それでは、どうしてこの疾患の患者は解熱鎮痛剤の成分によって発作などが誘発されてしまうのでしょうか?その発症メカニズムについて説明したいと思います。

まず、私たちが解熱鎮痛剤を使用したいとき、つまり熱が出たり頭痛などの症状があるとき、私たちの体の中ではその原因となるプロスタグランジンと呼ばれる成分が合成されています。

このプロスタグランジンは、体温調節枢に作用して体温をあげたり、痛みの原因となる炎症を生じさせたりします。解熱鎮痛剤の成分は、このプロスタグランジンの生成を抑えることによってこれらの症状を鎮めることが出来るのです。

もう少し具体的に説明しますと、解熱鎮痛剤の成分はシクロオキシゲナーゼと呼ばれる酵素の働きを阻害します。このシクロオキシゲナーゼとは、プロスタグランジンがアラキドン酸と呼ばれる成分から合成される際、その合成を促す働きがあります。

つまり、解熱鎮痛剤の成分はアラキドン酸からプロスタグランジンへの生成を促す酵素の働きを阻害することによって、結果的にプロスタグランジンの生成を抑えることが出来るのです。これが一般的な解熱鎮痛剤の作用になります。

そして、本来ならばこの作用が起こることに大きな問題はないのですが、アスピリン喘息の患者では、解熱鎮痛剤の成分によってこのアラキドン酸からプロスタグランジンへの合成が抑制されてしまうと、今度はアラキドン酸からロイコトリエンと呼ばれる成分が大量に合成されてしまうと考えられています。

このロイコトリエンはアレルギー症状の際も体内で放出される物質で、気管支の収縮作用などがあります。そのため、この疾患の患者は解熱鎮痛剤を使用すると、生成されたロイコトリエンによって気管支が収縮させられて発作が起こってしまうのです。これがアスピリン喘息のメカニズムになります。

この症状は薬が作用している間は続くため、発作が出たら我慢をせず、ひどくなる前に病院へ行き治療を受けるようにしましょう。

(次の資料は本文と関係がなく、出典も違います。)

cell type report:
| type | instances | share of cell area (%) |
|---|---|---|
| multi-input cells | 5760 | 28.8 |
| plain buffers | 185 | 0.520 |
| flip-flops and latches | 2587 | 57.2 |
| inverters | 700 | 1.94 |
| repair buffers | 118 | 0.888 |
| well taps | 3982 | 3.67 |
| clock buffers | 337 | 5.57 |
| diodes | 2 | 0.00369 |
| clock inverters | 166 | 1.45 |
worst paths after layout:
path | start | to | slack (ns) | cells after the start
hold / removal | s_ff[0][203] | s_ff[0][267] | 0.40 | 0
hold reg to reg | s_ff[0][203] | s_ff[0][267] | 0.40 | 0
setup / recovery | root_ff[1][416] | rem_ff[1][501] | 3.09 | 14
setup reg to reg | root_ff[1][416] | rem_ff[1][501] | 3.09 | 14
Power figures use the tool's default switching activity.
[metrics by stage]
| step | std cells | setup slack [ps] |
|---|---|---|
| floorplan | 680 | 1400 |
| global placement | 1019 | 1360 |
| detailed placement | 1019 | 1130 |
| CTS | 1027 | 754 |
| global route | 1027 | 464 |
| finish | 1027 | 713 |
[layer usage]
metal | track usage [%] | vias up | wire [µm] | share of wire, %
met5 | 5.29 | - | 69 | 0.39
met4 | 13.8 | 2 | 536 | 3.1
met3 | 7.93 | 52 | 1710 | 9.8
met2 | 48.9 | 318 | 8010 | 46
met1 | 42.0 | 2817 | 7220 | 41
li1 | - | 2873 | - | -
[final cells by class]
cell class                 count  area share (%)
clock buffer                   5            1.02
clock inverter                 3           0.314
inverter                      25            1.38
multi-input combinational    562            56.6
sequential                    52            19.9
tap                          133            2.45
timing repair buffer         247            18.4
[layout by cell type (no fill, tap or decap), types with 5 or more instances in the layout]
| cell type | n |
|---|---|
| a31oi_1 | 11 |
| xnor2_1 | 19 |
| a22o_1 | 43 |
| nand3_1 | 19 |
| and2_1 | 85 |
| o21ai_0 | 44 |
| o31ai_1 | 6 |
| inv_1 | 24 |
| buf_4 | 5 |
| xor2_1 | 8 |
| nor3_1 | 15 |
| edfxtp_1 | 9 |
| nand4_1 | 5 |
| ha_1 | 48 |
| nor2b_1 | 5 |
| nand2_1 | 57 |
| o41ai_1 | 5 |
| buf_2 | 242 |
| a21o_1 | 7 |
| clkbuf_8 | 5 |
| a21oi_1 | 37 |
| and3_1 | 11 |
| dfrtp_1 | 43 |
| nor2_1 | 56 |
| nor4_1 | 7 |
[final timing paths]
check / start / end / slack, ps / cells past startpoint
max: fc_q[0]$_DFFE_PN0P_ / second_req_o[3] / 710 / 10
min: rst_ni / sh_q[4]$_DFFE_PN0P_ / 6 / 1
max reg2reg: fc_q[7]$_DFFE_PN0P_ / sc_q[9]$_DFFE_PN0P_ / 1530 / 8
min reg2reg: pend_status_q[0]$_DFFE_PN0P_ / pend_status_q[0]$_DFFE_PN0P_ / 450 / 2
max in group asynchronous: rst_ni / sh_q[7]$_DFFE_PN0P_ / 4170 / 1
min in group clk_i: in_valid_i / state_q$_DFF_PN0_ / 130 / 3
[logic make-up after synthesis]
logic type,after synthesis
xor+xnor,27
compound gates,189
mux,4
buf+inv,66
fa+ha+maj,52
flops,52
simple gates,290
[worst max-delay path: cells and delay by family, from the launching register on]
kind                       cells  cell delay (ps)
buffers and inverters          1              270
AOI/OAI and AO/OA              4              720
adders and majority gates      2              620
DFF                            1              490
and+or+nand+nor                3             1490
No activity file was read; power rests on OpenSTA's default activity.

アスピリン喘息に限らず、喘息は症状がひどくなると病院に入院する必要性も出てきます。もし喘息の症状が表れた場合、どの程度の症状が表れると病院に入院する必要があるのかといった情報は、こちらの記事で詳しくまとめていますので、よろしかったらご覧になってみてください。

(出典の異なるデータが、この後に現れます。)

==> src/sv/pms_pkg.sv <==
// Shared types, codes and constants for the proximity motor supervisor.
// Used by pms_duty, pms_ctrl, pms_datapath and the top level.
`timescale 1ns / 1ps
`default_nettype none

package pms_pkg;

	// Field and register widths
	localparam int unsigned TIME_W     = 32;
	localparam int unsigned PERIOD_W   = 27;
	localparam int unsigned TRIG_W     = 16;
	localparam int unsigned ADC_W      = 16;
	localparam int unsigned MODE_W     = 2;
	localparam int unsigned CODE_W     = 3;
	localparam int unsigned ZONE_W     = 2;
	localparam int unsigned CFG_IDX_W  = 3;
	localparam int unsigned CFG_DATA_W = 32;

	// Configuration register indexes
	localparam logic [CFG_IDX_W-1:0] REG_MOTOR_PERIOD     = 3'd0;
	localparam logic [CFG_IDX_W-1:0] REG_NEAR_LIMIT       = 3'd1;
	localparam logic [CFG_IDX_W-1:0] REG_FAR_LIMIT        = 3'd2;
	localparam logic [CFG_IDX_W-1:0] REG_BUZZ_NEAR_PERIOD = 3'd3;
	localparam logic [CFG_IDX_W-1:0] REG_BUZZ_FAR_PERIOD  = 3'd4;
	localparam logic [CFG_IDX_W-1:0] REG_TRIGGER_HIGH     = 3'd5;

	// Configuration reset values
	localparam logic [PERIOD_W-1:0] MOTOR_PERIOD_RST     = 27'd166666;
	localparam logic [TIME_W-1:0]   NEAR_LIMIT_RST       = 32'd37000;
	localparam logic [TIME_W-1:0]   FAR_LIMIT_RST        = 32'd111000;
	localparam logic [TIME_W-1:0]   BUZZ_NEAR_PERIOD_RST = 32'd300000;
	localparam logic [TIME_W-1:0]   BUZZ_FAR_PERIOD_RST  = 32'd1000000;
	localparam logic [TRIG_W-1:0]   TRIGGER_HIGH_RST     = 16'd15000;

	// Item kinds
	localparam logic [MODE_W-1:0] MODE_ECHO_START = 2'd0;
	localparam logic [MODE_W-1:0] MODE_ECHO_END   = 2'd1;
	localparam logic [MODE_W-1:0] MODE_BUTTON     = 2'd2;
	localparam logic [MODE_W-1:0] MODE_TICK       = 2'd3;

	// Button codes
	localparam logic [CODE_W-1:0] BTN_RESET = 3'd1;
	localparam logic [CODE_W-1:0] BTN_MODE  = 3'd2;
	localparam logic [CODE_W-1:0] BTN_PAUSE = 3'd4;

	// Zones
	localparam logic [ZONE_W-1:0] ZONE_CLEAR  = 2'd0;
	localparam logic [ZONE_W-1:0] ZONE_SLOW   = 2'd1;
	localparam logic [ZONE_W-1:0] ZONE_ESTOP  = 2'd2;
	localparam logic [ZONE_W-1:0] ZONE_PAUSED = 2'd3;

	// Motor duty: 34 + floor(adc*12/10000) percent of the period
	localparam int unsigned DUTY_W    = 7;
	localparam logic [DUTY_W-1:0] DUTY_BASE = 7'd34;
	// floor(3*adc/2500) as (3*adc * ceil(2^30/2500)) >> 30, exact for 18-bit inputs
	localparam int unsigned ADC_X3_W      = ADC_W + 2;
	localparam int unsigned ADC_RECIP_W   = 19;
	localparam logic [ADC_RECIP_W-1:0] ADC_RECIP = 19'd429497;
	localparam int unsigned ADC_SHIFT     = 30;
	localparam int unsigned ADC_PROD_W    = ADC_X3_W + ADC_RECIP_W;
	// floor(p/100) as floor((p>>2)/25), then (u * ceil(2^36/25)) >> 36, exact for 32-bit u
	localparam int unsigned PROD_W        = PERIOD_W + DUTY_W;
	localparam logic [TIME_W-1:0] PCT_RECIP = 32'd2748779070;
	localparam int unsigned PCT_SHIFT     = 36;
	localparam int unsigned PCT_PROD_W    = 2 * TIME_W;
	localparam int unsigned QUOT_W        = PCT_PROD_W - PCT_SHIFT;

	typedef enum logic [2:0] {
		ST_IDLE,
		ST_MUL1,
		ST_MUL2,
		ST_MUL3,
		ST_COMMIT
	} ctrl_state_t;

	typedef struct packed {
		logic load;
		logic commit;
	} pms_cmd_t;

	typedef struct packed {
		logic in_tick;
		logic slot_free;
	} pms_sts_t;

endpackage

`default_nettype wire

==> src/sv/proximity_motor_supervisor.sv <==
// Channel  | Direction | Handshake            | Payload
// ---------+-----------+----------------------+---------------------------------------------
// cfg      | in        | cfg_we               | cfg_index, cfg_data
// in       | in        | in_valid / in_ready  | mode, timestamp, button_code, adc_sample
// out      | out       | out_valid / out_ready| buzzer_period, buzzer_high, motor_high,
//          |           |                      | trigger_high_res, zone, motor_mode, reset_request
//
// Echo and button items go straight from accept to commit; a control tick first
// passes ST_MUL1, ST_MUL2 and ST_MUL3, set by the three registered multiplies of the motor duty unit.
// One item is in flight at a time; a new beat is accepted while a result waits.
// The commit waits while the previous result is still unclaimed by out_ready.
// Reset loads the default configuration and supervisor state; no clearing pass.
`timescale 1ns / 1ps
`default_nettype none

module proximity_motor_supervisor (
	input  wire logic                            clk,
	input  wire logic                            arst_n,
	input  wire logic                            cfg_we,
	input  wire logic [pms_pkg::CFG_IDX_W-1:0]   cfg_index,
	input  wire logic [pms_pkg::CFG_DATA_W-1:0]  cfg_data,
	input  wire logic                            in_valid,
	output logic                                 in_ready,
	input  wire logic [pms_pkg::MODE_W-1:0]      mode,
	input  wire logic [pms_pkg::TIME_W-1:0]      timestamp,
	input  wire logic [pms_pkg::CODE_W-1:0]      button_code,
	input  wire logic [pms_pkg::ADC_W-1:0]       adc_sample,
	output logic                                 out_valid,
	input  wire logic                            out_ready,
	output logic      [pms_pkg::TIME_W-1:0]      buzzer_period,
	output logic      [pms_pkg::TIME_W-1:0]      buzzer_high,
	output logic      [pms_pkg::TIME_W-1:0]      motor_high,
	output logic      [pms_pkg::TRIG_W-1:0]      trigger_high_res,
	output logic      [pms_pkg::ZONE_W-1:0]      zone,
	output logic                                 motor_mode,
	output logic                                 reset_request
);
	import pms_pkg::*;

	pms_cmd_t cmd;
	pms_sts_t sts;

	pms_ctrl u_ctrl (
		.clk      (clk),
		.arst_n   (arst_n),
		.in_valid (in_valid),
		.in_ready (in_ready),
		.sts      (sts),
		.cmd      (cmd)
	);

	pms_datapath u_datapath (
		.clk              (clk),
		.arst_n           (arst_n),
		.cfg_we           (cfg_we),
		.cfg_index        (cfg_index),
		.cfg_data         (cfg_data),
		.mode             (mode),
		.timestamp        (timestamp),
		.button_code      (button_code),
		.adc_sample       (adc_sample),
		.cmd              (cmd),
		.sts              (sts),
		.out_valid        (out_valid),
		.out_ready        (out_ready),
		.buzzer_period    (buzzer_period),
		.buzzer_high      (buzzer_high),
		.motor_high       (motor_high),
		.trigger_high_res (trigger_high_res),
		.zone             (zone),
		.motor_mode       (motor_mode),
		.reset_request    (reset_request)
	);

endmodule

`default_nettype wire

==> src/sv/pms_duty.sv <==
// Motor high-time unit: three-stage multiply chain for period*duty/100.
// Depends on pms_pkg for widths and reciprocal constants.
`timescale 1ns / 1ps
`default_nettype none

module pms_duty (
	input  wire logic                          clk,
	input  wire logic [pms_pkg::ADC_W-1:0]     adc_sample,
	input  wire logic [pms_pkg::PERIOD_W-1:0]  motor_period,
	output logic      [pms_pkg::TIME_W-1:0]    motor_high
);
	import pms_pkg::*;

	logic [ADC_X3_W-1:0]   adc_x3;
	logic [ADC_PROD_W-1:0] scale_prod;
	logic [DUTY_W-1:0]     duty_s1;
	logic [PROD_W-1:0]     period_prod_s2;
	logic [PCT_PROD_W-1:0] pct_prod;
	logic [QUOT_W-1:0]     quot_s3;

	assign adc_x3     = {2'b00, adc_sample} + {1'b0, adc_sample, 1'b0};
	assign scale_prod = ADC_PROD_W'(adc_x3) * ADC_PROD_W'(ADC_RECIP);
	assign pct_prod   = PCT_PROD_W'(period_prod_s2[PROD_W-1:2]) * PCT_PROD_W'(PCT_RECIP);

	always_ff @(posedge clk) begin
		duty_s1        <= DUTY_BASE + scale_prod[ADC_PROD_W-1:ADC_SHIFT];
		period_prod_s2 <= PROD_W'(motor_period) * PROD_W'(duty_s1);
		quot_s3        <= pct_prod[PCT_PROD_W-1:PCT_SHIFT];
	end

	// 27-bit period times duty of at most 112 stays below 2^28 after /100: no saturation
	assign motor_high = TIME_W'(quot_s3);

endmodule

`default_nettype wire

==> src/sv/pms_ctrl.sv <==
// Sequencer for the supervisor: accepts one item, waits out the duty
// multiply chain on ticks and commits when the result slot is free. Uses pms_pkg.
`timescale 1ns / 1ps
`default_nettype none

module pms_ctrl (
	input  wire logic              clk,
	input  wire logic              arst_n,
	input  wire logic              in_valid,
	output logic                   in_ready,
	input  wire pms_pkg::pms_sts_t sts,
	output pms_pkg::pms_cmd_t      cmd
);
	import pms_pkg::*;

	ctrl_state_t state_q;
	ctrl_state_t state_d;

	always_ff @(posedge clk or negedge arst_n) begin
		if (!arst_n) begin
			state_q <= ST_IDLE;
		end else begin
			state_q <= state_d;
		end
	end

	always_comb begin
		state_d = state_q;
		unique case (state_q)
			ST_IDLE: begin
				if (in_valid) begin
					state_d = sts.in_tick ? ST_MUL1 : ST_COMMIT;
				end
			end
			ST_MUL1:   state_d = ST_MUL2;
			ST_MUL2:   state_d = ST_MUL3;
			ST_MUL3:   state_d = ST_COMMIT;
			ST_COMMIT: begin
				if (sts.slot_free) begin
					state_d = ST_IDLE;
				end
			end
			default:   state_d = ST_IDLE;
		endcase
	end

	always_comb begin
		in_ready   = 1'b0;
		cmd.load   = 1'b0;
		cmd.commit = 1'b0;
		unique case (state_q)
			ST_IDLE: begin
				in_ready = 1'b1;
				cmd.load = in_valid;
			end
			ST_COMMIT: cmd.commit = sts.slot_free;
			default: ;
		endcase
	end

	// a tick walks the full multiply chain before it may commit
	a_tick_chain: assert property (@(posedge clk) disable iff (!arst_n)
		(state_q == ST_IDLE && in_valid && sts.in_tick)
		|=> state_q == ST_MUL1 ##1 state_q == ST_MUL2 ##1 state_q == ST_MUL3)
		else $error("tick skipped a multiply stage");

endmodule

`default_nettype wire

==> src/sv/pms_datapath.sv <==
// Datapath: configuration registers, item capture, supervisor state that
// doubles as the result register, and the duty unit. Uses pms_pkg and pms_duty.
`timescale 1ns / 1ps
`default_nettype none

module pms_datapath (
	input  wire logic                            clk,
	input  wire logic                            arst_n,
	input  wire logic                            cfg_we,
	input  wire logic [pms_pkg::CFG_IDX_W-1:0]   cfg_index,
	input  wire logic [pms_pkg::CFG_DATA_W-1:0]  cfg_data,
	input  wire logic [pms_pkg::MODE_W-1:0]      mode,
	input  wire logic [pms_pkg::TIME_W-1:0]      timestamp,
	input  wire logic [pms_pkg::CODE_W-1:0]      button_code,
	input  wire logic [pms_pkg::ADC_W-1:0]       adc_sample,
	input  wire pms_pkg::pms_cmd_t               cmd,
	output pms_pkg::pms_sts_t                    sts,
	output logic                                 out_valid,
	input  wire logic                            out_ready,
	output logic      [pms_pkg::TIME_W-1:0]      buzzer_period,
	output logic      [pms_pkg::TIME_W-1:0]      buzzer_high,
	output logic      [pms_pkg::TIME_W-1:0]      motor_high,
	output logic      [pms_pkg::TRIG_W-1:0]      trigger_high_res,
	output logic      [pms_pkg::ZONE_W-1:0]      zone,
	output logic                                 motor_mode,
	output logic                                 reset_request
);
	import pms_pkg::*;

	// configuration
	logic [PERIOD_W-1:0] motor_period_q;
	logic [TIME_W-1:0]   near_limit_q;
	logic [TIME_W-1:0]   far_limit_q;
	logic [TIME_W-1:0]   buzz_near_q;
	logic [TIME_W-1:0]   buzz_far_q;
	logic [TRIG_W-1:0]   trigger_cfg_q;

	// captured item
	logic [MODE_W-1:0] item_mode_q;
	logic [TIME_W-1:0] item_ts_q;
	logic [CODE_W-1:0] item_code_q;
	logic [ADC_W-1:0]  item_adc_q;

	// supervisor state
	logic [TIME_W-1:0] echo_start_q, echo_start_d;
	logic [TIME_W-1:0] echo_width_q, echo_width_d;
	logic              paused_q, paused_d;
	logic              pending_q, pending_d;
	logic              motor_mode_q, motor_mode_d;
	logic [TIME_W-1:0] buzzer_period_q, buzzer_period_d;
	logic [TIME_W-1:0] buzzer_high_q, buzzer_high_d;
	logic [TIME_W-1:0] motor_high_q, motor_high_d;
	logic [TRIG_W-1:0] trigger_q, trigger_d;
	logic [ZONE_W-1:0] zone_q, zone_d;
	logic              req_q, req_d;
	logic              out_valid_q;

	logic [TIME_W-1:0] duty_time;

	pms_duty u_duty (
		.clk          (clk),
		.adc_sample   (item_adc_q),
		.motor_period (motor_period_q),
		.motor_high   (duty_time)
	);

	always_ff @(posedge clk or negedge arst_n) begin
		if (!arst_n) begin
			motor_period_q <= MOTOR_PERIOD_RST;
			near_limit_q   <= NEAR_LIMIT_RST;
			far_limit_q    <= FAR_LIMIT_RST;
			buzz_near_q    <= BUZZ_NEAR_PERIOD_RST;
			buzz_far_q     <= BUZZ_FAR_PERIOD_RST;
			trigger_cfg_q  <= TRIGGER_HIGH_RST;
		end else if (cfg_we) begin
			unique case (cfg_index)
				REG_MOTOR_PERIOD:     motor_period_q <= cfg_data[PERIOD_W-1:0];
				REG_NEAR_LIMIT:       near_limit_q   <= cfg_data[TIME_W-1:0];
				REG_FAR_LIMIT:        far_limit_q    <= cfg_data[TIME_W-1:0];
				REG_BUZZ_NEAR_PERIOD: buzz_near_q    <= cfg_data[TIME_W-1:0];
				REG_BUZZ_FAR_PERIOD:  buzz_far_q     <= cfg_data[TIME_W-1:0];
				REG_TRIGGER_HIGH:     trigger_cfg_q  <= cfg_data[TRIG_W-1:0];
				default: ;
			endcase
		end
	end

	always_ff @(posedge clk) begin
		if (cmd.load) begin
			item_mode_q <= mode;
			item_ts_q   <= timestamp;
			item_code_q <= button_code;
			item_adc_q  <= adc_sample;
		end
	end

	always_comb begin
		echo_start_d    = echo_start_q;
		echo_width_d    = echo_width_q;
		paused_d        = paused_q;
		pending_d       = pending_q;
		motor_mode_d    = motor_mode_q;
		buzzer_period_d = buzzer_period_q;
		buzzer_high_d   = buzzer_high_q;
		motor_high_d    = motor_high_q;
		trigger_d       = trigger_q;
		zone_d          = zone_q;
		req_d           = 1'b0;
		unique case (item_mode_q)
			MODE_ECHO_START: echo_start_d = item_ts_q;
			MODE_ECHO_END:   echo_width_d = item_ts_q - echo_start_q;
			MODE_BUTTON: begin
				motor_high_d = '0;
				case (item_code_q)
					BTN_RESET: begin
						req_d           = 1'b1;
						buzzer_period_d = '0;
						buzzer_high_d   = buzz_far_q >> 1;
						trigger_d       = trigger_cfg_q;
					end
					BTN_MODE:  pending_d = 1'b1;
					BTN_PAUSE: begin
						paused_d  = !paused_q;
						trigger_d = paused_q ? trigger_cfg_q : '0;
					end
					default: ;
				endcase
			end
			MODE_TICK: begin
				if (paused_q) begin
					buzzer_period_d = '0;
					zone_d          = ZONE_PAUSED;
				end else if (echo_width_q < near_limit_q) begin
					// estop: motor off, mode machine holds
					buzzer_period_d = buzz_near_q;
					buzzer_high_d   = buzz_near_q >> 1;
					motor_high_d    = '0;
					zone_d          = ZONE_ESTOP;
				end else begin
					if (echo_width_q < far_limit_q) begin
						buzzer_period_d = buzz_far_q;
						buzzer_high_d   = buzz_far_q >> 1;
						zone_d          = ZONE_SLOW;
					end else begin
						buzzer_period_d = '0;
						zone_d          = ZONE_CLEAR;
					end
					if (motor_mode_q) begin
						motor_high_d = duty_time;
						if (pending_q) begin
							motor_mode_d = 1'b0;
							pending_d    = 1'b0;
						end
					end else if (pending_q) begin
						motor_mode_d = 1'b1;
						pending_d    = 1'b0;
					end
				end
			end
			default: ;
		endcase
	end

	// state only advances on commit, so it also serves as the held result beat
	always_ff @(posedge clk or negedge arst_n) begin
		if (!arst_n) begin
			echo_start_q    <= '0;
			echo_width_q    <= '0;
			paused_q        <= 1'b0;
			pending_q       <= 1'b0;
			motor_mode_q    <= 1'b0;
			buzzer_period_q <= '0;
			buzzer_high_q   <= BUZZ_FAR_PERIOD_RST >> 1;
			motor_high_q    <= '0;
			trigger_q       <= TRIGGER_HIGH_RST;
			zone_q          <= ZONE_CLEAR;
			req_q           <= 1'b0;
			out_valid_q     <= 1'b0;
		end else begin
			if (cmd.commit) begin
				echo_start_q    <= echo_start_d;
				echo_width_q    <= echo_width_d;
				paused_q        <= paused_d;
				pending_q       <= pending_d;
				motor_mode_q    <= motor_mode_d;
				buzzer_period_q <= buzzer_period_d;
				buzzer_high_q   <= buzzer_high_d;
				motor_high_q    <= motor_high_d;
				trigger_q       <= trigger_d;
				zone_q          <= zone_d;
				req_q           <= req_d;
				out_valid_q     <= 1'b1;
			end else if (out_ready) begin
				out_valid_q <= 1'b0;
			end
		end
	end

	assign sts.in_tick   = (mode == MODE_TICK);
	assign sts.slot_free = !out_valid_q || out_ready;

	assign out_valid        = out_valid_q;
	assign buzzer_period    = buzzer_period_q;
	assign buzzer_high      = buzzer_high_q;
	assign motor_high       = motor_high_q;
	assign trigger_high_res = trigger_q;
	assign zone             = zone_q;
	assign motor_mode       = motor_mode_q;
	assign reset_request    = req_q;

	a_hold_waiting: assert property (@(posedge clk) disable iff (!arst_n)
		(out_valid_q && !out_ready)
		|=> $stable({buzzer_period_q, buzzer_high_q, motor_high_q, trigger_q,
			zone_q, motor_mode_q, req_q}))
		else $error("state changed under a waiting result");

	a_estop_motor_off: assert property (@(posedge clk) disable iff (!arst_n)
		(zone_q == ZONE_ESTOP) |-> (motor_high_q == '0))
		else $error("motor running in estop zone");

	a_req_only_reset: assert property (@(posedge clk) disable iff (!arst_n)
		(cmd.commit && !(item_mode_q == MODE_BUTTON && item_code_q == BTN_RESET))
		|=> !req_q)
		else $error("reset request on a non-reset item");

endmodule

`default_nettype wire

また、喘息の患者で、急に発作が起きてしまった際の対処法に関する情報は次の記事でまとめています。

喘息の発作が起きた際の対処法とは?…

アスピリン喘息の検査が受けられる病院とは?

アスピリン喘息は未だに簡単な検査の方法がありません。そのためアスピリン喘息の検査は小さな病院でやっているところはほとんどなく、診断を得るためには、呼吸器内科などがある大学病院などの大きな病院へ行き、負荷試験と呼ばれる検査を受ける必要があります。

負荷試験とは、実際にアスピリンなどの誘発物質の服用などを行い、症状が現れるか確認する検査です。

症状があるか確認するためには仕方がありませんが、少し怖い検査ですね。この検査は被験者に危険が伴う検査であるため、症状が現れてしまってもすぐに対応できる設備がしっかりとした大学病院などの大きな病院でしか検査が行われていないようです。

また、この検査を受けるためには、安全性を考慮して少なくとも一日以上病院に入院する必要があるそうです。

検査内容に抵抗のある方もいると思いますが、病院で検査を行いアスピリン喘息だと分かれば、しっかりとした診断書がもらえます。今後病院で何らかの治療を受ける際、診断書があれば医師から不用意に解熱鎮痛剤を処方されることもなくなると思いますので、自分の症状がアスピリン喘息なのかどうか悩んでいるのであれば、大きな病院でしっかりとした検査を受けてみても良いのではないかと思います。一度、近くの大学病院などに問い合わせてみてはいかがでしょうか?

まとめ

今回の記事では、アスピリン喘息の概要、また検査が行われている病院や、病院で行われている検査の内容などに関する情報をまとめました。

この疾患の検査は小さな病院では行われていないことが多いようです。もし検査を受けてみたい方は、一度大学病院などに検査をしているかどうか問い合わせてみるか、かかりつけの病院の医師に聞いて、紹介状を書いていもらうなどして大きな病院で検査を受けるようにしましょう。